## Task item
Word for word, return the lines from the start of the entries below through the line that has "part / internal (W) / total, W / switching, W".

## Saved data entries

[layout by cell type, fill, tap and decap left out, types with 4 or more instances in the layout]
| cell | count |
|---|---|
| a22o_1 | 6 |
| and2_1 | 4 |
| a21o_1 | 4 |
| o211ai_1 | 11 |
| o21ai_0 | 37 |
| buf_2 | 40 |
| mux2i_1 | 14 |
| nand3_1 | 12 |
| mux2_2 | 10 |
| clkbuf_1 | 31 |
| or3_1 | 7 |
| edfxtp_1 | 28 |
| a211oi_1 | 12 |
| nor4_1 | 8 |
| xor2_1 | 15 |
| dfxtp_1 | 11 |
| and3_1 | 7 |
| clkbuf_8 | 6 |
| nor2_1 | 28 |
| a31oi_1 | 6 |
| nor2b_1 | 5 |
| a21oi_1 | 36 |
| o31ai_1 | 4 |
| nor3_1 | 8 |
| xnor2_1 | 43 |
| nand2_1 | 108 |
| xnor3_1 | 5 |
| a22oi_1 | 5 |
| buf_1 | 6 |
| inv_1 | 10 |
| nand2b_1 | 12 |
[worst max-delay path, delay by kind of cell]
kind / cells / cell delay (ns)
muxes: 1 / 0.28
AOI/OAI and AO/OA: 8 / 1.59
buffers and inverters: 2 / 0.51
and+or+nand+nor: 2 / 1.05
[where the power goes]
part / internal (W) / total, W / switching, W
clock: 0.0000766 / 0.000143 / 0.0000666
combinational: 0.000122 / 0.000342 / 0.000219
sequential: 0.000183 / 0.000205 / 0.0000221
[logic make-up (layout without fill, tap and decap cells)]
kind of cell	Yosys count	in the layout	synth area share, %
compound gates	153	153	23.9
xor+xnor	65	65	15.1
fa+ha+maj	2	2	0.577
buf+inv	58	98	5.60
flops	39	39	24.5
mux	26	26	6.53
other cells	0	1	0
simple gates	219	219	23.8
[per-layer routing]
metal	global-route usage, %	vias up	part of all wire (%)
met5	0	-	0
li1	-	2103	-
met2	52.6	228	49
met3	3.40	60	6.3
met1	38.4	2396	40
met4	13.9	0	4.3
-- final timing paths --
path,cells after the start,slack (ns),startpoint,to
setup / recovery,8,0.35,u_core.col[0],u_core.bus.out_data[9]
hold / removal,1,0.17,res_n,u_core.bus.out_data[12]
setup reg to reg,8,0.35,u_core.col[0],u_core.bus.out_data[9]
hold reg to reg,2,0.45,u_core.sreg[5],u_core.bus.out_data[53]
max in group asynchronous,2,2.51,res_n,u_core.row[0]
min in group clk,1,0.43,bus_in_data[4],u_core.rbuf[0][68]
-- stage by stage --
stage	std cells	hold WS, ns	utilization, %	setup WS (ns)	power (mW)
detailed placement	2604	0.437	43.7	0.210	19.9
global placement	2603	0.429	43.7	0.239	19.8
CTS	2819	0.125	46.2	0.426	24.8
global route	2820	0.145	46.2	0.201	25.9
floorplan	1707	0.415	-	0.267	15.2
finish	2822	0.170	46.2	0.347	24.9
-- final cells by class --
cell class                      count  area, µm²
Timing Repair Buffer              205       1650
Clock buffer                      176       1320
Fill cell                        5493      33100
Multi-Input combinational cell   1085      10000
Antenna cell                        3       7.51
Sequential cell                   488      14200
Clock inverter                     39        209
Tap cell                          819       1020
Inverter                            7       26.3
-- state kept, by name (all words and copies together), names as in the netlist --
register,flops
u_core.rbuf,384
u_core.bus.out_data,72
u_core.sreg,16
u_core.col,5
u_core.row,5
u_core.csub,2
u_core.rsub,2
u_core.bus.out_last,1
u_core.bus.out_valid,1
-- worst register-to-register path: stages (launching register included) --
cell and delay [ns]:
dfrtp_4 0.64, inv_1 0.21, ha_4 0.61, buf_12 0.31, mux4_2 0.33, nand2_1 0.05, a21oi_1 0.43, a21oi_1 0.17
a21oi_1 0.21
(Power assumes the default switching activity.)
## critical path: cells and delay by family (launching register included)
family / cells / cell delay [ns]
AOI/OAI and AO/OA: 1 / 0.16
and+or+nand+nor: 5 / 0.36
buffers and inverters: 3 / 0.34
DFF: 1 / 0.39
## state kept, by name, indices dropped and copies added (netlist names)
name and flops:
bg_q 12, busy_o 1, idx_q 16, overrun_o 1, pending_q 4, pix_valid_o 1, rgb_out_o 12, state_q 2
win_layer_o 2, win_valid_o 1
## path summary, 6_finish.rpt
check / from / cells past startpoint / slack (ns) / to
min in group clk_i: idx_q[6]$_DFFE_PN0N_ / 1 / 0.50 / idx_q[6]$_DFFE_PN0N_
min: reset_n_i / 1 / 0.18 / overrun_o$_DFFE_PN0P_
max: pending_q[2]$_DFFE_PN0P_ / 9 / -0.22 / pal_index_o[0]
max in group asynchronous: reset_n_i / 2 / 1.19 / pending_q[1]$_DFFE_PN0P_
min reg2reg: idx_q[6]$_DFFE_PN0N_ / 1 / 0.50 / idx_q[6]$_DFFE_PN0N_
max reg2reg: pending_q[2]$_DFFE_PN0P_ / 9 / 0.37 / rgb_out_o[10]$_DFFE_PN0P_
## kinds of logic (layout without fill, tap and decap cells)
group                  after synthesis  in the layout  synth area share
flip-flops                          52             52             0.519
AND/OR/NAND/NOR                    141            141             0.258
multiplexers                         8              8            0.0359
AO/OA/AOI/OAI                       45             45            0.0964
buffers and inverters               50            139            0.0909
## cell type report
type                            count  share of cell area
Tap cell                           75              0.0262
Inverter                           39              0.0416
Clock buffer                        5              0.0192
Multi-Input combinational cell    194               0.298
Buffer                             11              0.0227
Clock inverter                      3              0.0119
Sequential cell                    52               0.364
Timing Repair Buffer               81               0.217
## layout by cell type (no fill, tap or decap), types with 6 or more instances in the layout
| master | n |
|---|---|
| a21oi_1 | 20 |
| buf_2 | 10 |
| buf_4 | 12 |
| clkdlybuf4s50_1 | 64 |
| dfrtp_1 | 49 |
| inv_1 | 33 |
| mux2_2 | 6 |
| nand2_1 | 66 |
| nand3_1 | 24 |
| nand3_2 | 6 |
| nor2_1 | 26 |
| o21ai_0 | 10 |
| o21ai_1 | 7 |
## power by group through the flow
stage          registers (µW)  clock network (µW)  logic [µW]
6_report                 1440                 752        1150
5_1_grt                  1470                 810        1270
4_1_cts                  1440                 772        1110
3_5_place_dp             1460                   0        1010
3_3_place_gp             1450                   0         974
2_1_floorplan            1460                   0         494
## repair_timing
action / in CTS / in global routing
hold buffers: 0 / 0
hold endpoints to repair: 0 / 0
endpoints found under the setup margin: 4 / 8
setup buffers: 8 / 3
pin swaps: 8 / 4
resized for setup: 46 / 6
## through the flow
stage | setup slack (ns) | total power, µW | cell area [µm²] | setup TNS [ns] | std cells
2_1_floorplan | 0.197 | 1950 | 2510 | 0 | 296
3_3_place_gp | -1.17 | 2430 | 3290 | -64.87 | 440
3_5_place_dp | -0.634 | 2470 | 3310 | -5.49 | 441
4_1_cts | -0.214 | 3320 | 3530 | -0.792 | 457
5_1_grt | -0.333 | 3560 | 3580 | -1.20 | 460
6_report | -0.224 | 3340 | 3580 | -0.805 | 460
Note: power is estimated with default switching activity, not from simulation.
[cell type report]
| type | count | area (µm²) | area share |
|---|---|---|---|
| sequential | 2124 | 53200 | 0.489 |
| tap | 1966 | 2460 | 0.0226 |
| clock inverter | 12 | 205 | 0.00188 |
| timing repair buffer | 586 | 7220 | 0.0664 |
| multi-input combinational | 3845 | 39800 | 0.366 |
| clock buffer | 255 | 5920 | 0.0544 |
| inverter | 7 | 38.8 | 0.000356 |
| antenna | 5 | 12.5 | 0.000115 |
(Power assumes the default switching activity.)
$ cat src/rtl/multi_button_debouncer.sv
// Per-channel button debouncer: 2-flop synchroniser, stability counter,
// registered press/release pulses and a one-shot long-press pulse.
module multi_button_debouncer #(
    parameter int unsigned CHANNELS      = 4,
    parameter int unsigned STABLE_CYCLES = 65536,
    parameter int unsigned HOLD_CYCLES   = 12000000,
    parameter bit          ACTIVE_LOW    = 1'b0
) (
    input  logic                i_clock,
    input  logic                i_reset_n,
    input  logic [CHANNELS-1:0] i_buttons,
    output logic [CHANNELS-1:0] o_state,
    output logic [CHANNELS-1:0] o_press_event,
    output logic [CHANNELS-1:0] o_release_event,
    output logic [CHANNELS-1:0] o_long_press_event
);

    localparam int unsigned STABLE_W = $clog2(STABLE_CYCLES + 1);
    localparam int unsigned HOLD_W   = $clog2(HOLD_CYCLES + 1);

    localparam logic [STABLE_W-1:0] STABLE_MAX = STABLE_W'(STABLE_CYCLES);
    localparam logic [HOLD_W-1:0]   HOLD_MAX   = HOLD_W'(HOLD_CYCLES);
    localparam logic [HOLD_W-1:0]   HOLD_LAST  = HOLD_W'(HOLD_CYCLES - 1);

    for (genvar ch = 0; ch < CHANNELS; ch++) begin : g_ch
        logic                sync_meta;
        logic                sync_level;
        logic                state_q;
        logic                press_q;
        logic                release_q;
        logic                long_q;
        logic [STABLE_W-1:0] stable_count;
        logic [HOLD_W-1:0]   hold_count;
        logic                pressed_c;
        logic                differ_c;
        logic                accept_c;

        assign pressed_c = sync_level ^ ACTIVE_LOW;
        assign differ_c  = (pressed_c != state_q);
        // The counter must have reached STABLE_CYCLES and the input still
        // differ one edge later; this yields 2+STABLE_CYCLES edges of latency.
        assign accept_c  = differ_c && (stable_count == STABLE_MAX);

        // Synchroniser idles at the not-pressed raw level.
        always_ff @(posedge i_clock or negedge i_reset_n) begin
            if (!i_reset_n) begin
                sync_meta  <= ACTIVE_LOW;
                sync_level <= ACTIVE_LOW;
            end else begin
                sync_meta  <= i_buttons[ch];
                sync_level <= sync_meta;
            end
        end

        always_ff @(posedge i_clock or negedge i_reset_n) begin
            if (!i_reset_n) begin
                stable_count <= '0;
            end else if (!differ_c || accept_c) begin
                stable_count <= '0;
            end else begin
                stable_count <= stable_count + STABLE_W'(1);
            end
        end

        always_ff @(posedge i_clock or negedge i_reset_n) begin
            if (!i_reset_n) begin
                state_q   <= 1'b0;
                press_q   <= 1'b0;
                release_q <= 1'b0;
            end else begin
                press_q   <= accept_c && pressed_c;
                release_q <= accept_c && !pressed_c;
                if (accept_c) begin
                    state_q <= pressed_c;
                end
            end
        end

        // A release accepted on the same edge wins over a long-press pulse.
        always_ff @(posedge i_clock or negedge i_reset_n) begin
            if (!i_reset_n) begin
                hold_count <= '0;
                long_q     <= 1'b0;
            end else begin
                long_q <= 1'b0;
                if (!state_q || accept_c) begin
                    hold_count <= '0;
                end else if (hold_count != HOLD_MAX) begin
                    hold_count <= hold_count + HOLD_W'(1);
                    long_q     <= (hold_count == HOLD_LAST);
                end
            end
        end

        assign o_state[ch]            = state_q;
        assign o_press_event[ch]      = press_q;
        assign o_release_event[ch]    = release_q;
        assign o_long_press_event[ch] = long_q;
    end

endmodule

## Task response
[layout by cell type, fill, tap and decap left out, types with 4 or more instances in the layout]
| cell | count |
|---|---|
| a22o_1 | 6 |
| and2_1 | 4 |
| a21o_1 | 4 |
| o211ai_1 | 11 |
| o21ai_0 | 37 |
| buf_2 | 40 |
| mux2i_1 | 14 |
| nand3_1 | 12 |
| mux2_2 | 10 |
| clkbuf_1 | 31 |
| or3_1 | 7 |
| edfxtp_1 | 28 |
| a211oi_1 | 12 |
| nor4_1 | 8 |
| xor2_1 | 15 |
| dfxtp_1 | 11 |
| and3_1 | 7 |
| clkbuf_8 | 6 |
| nor2_1 | 28 |
| a31oi_1 | 6 |
| nor2b_1 | 5 |
| a21oi_1 | 36 |
| o31ai_1 | 4 |
| nor3_1 | 8 |
| xnor2_1 | 43 |
| nand2_1 | 108 |
| xnor3_1 | 5 |
| a22oi_1 | 5 |
| buf_1 | 6 |
| inv_1 | 10 |
| nand2b_1 | 12 |
[worst max-delay path, delay by kind of cell]
kind / cells / cell delay (ns)
muxes: 1 / 0.28
AOI/OAI and AO/OA: 8 / 1.59
buffers and inverters: 2 / 0.51
and+or+nand+nor: 2 / 1.05
[where the power goes]
part / internal (W) / total, W / switching, W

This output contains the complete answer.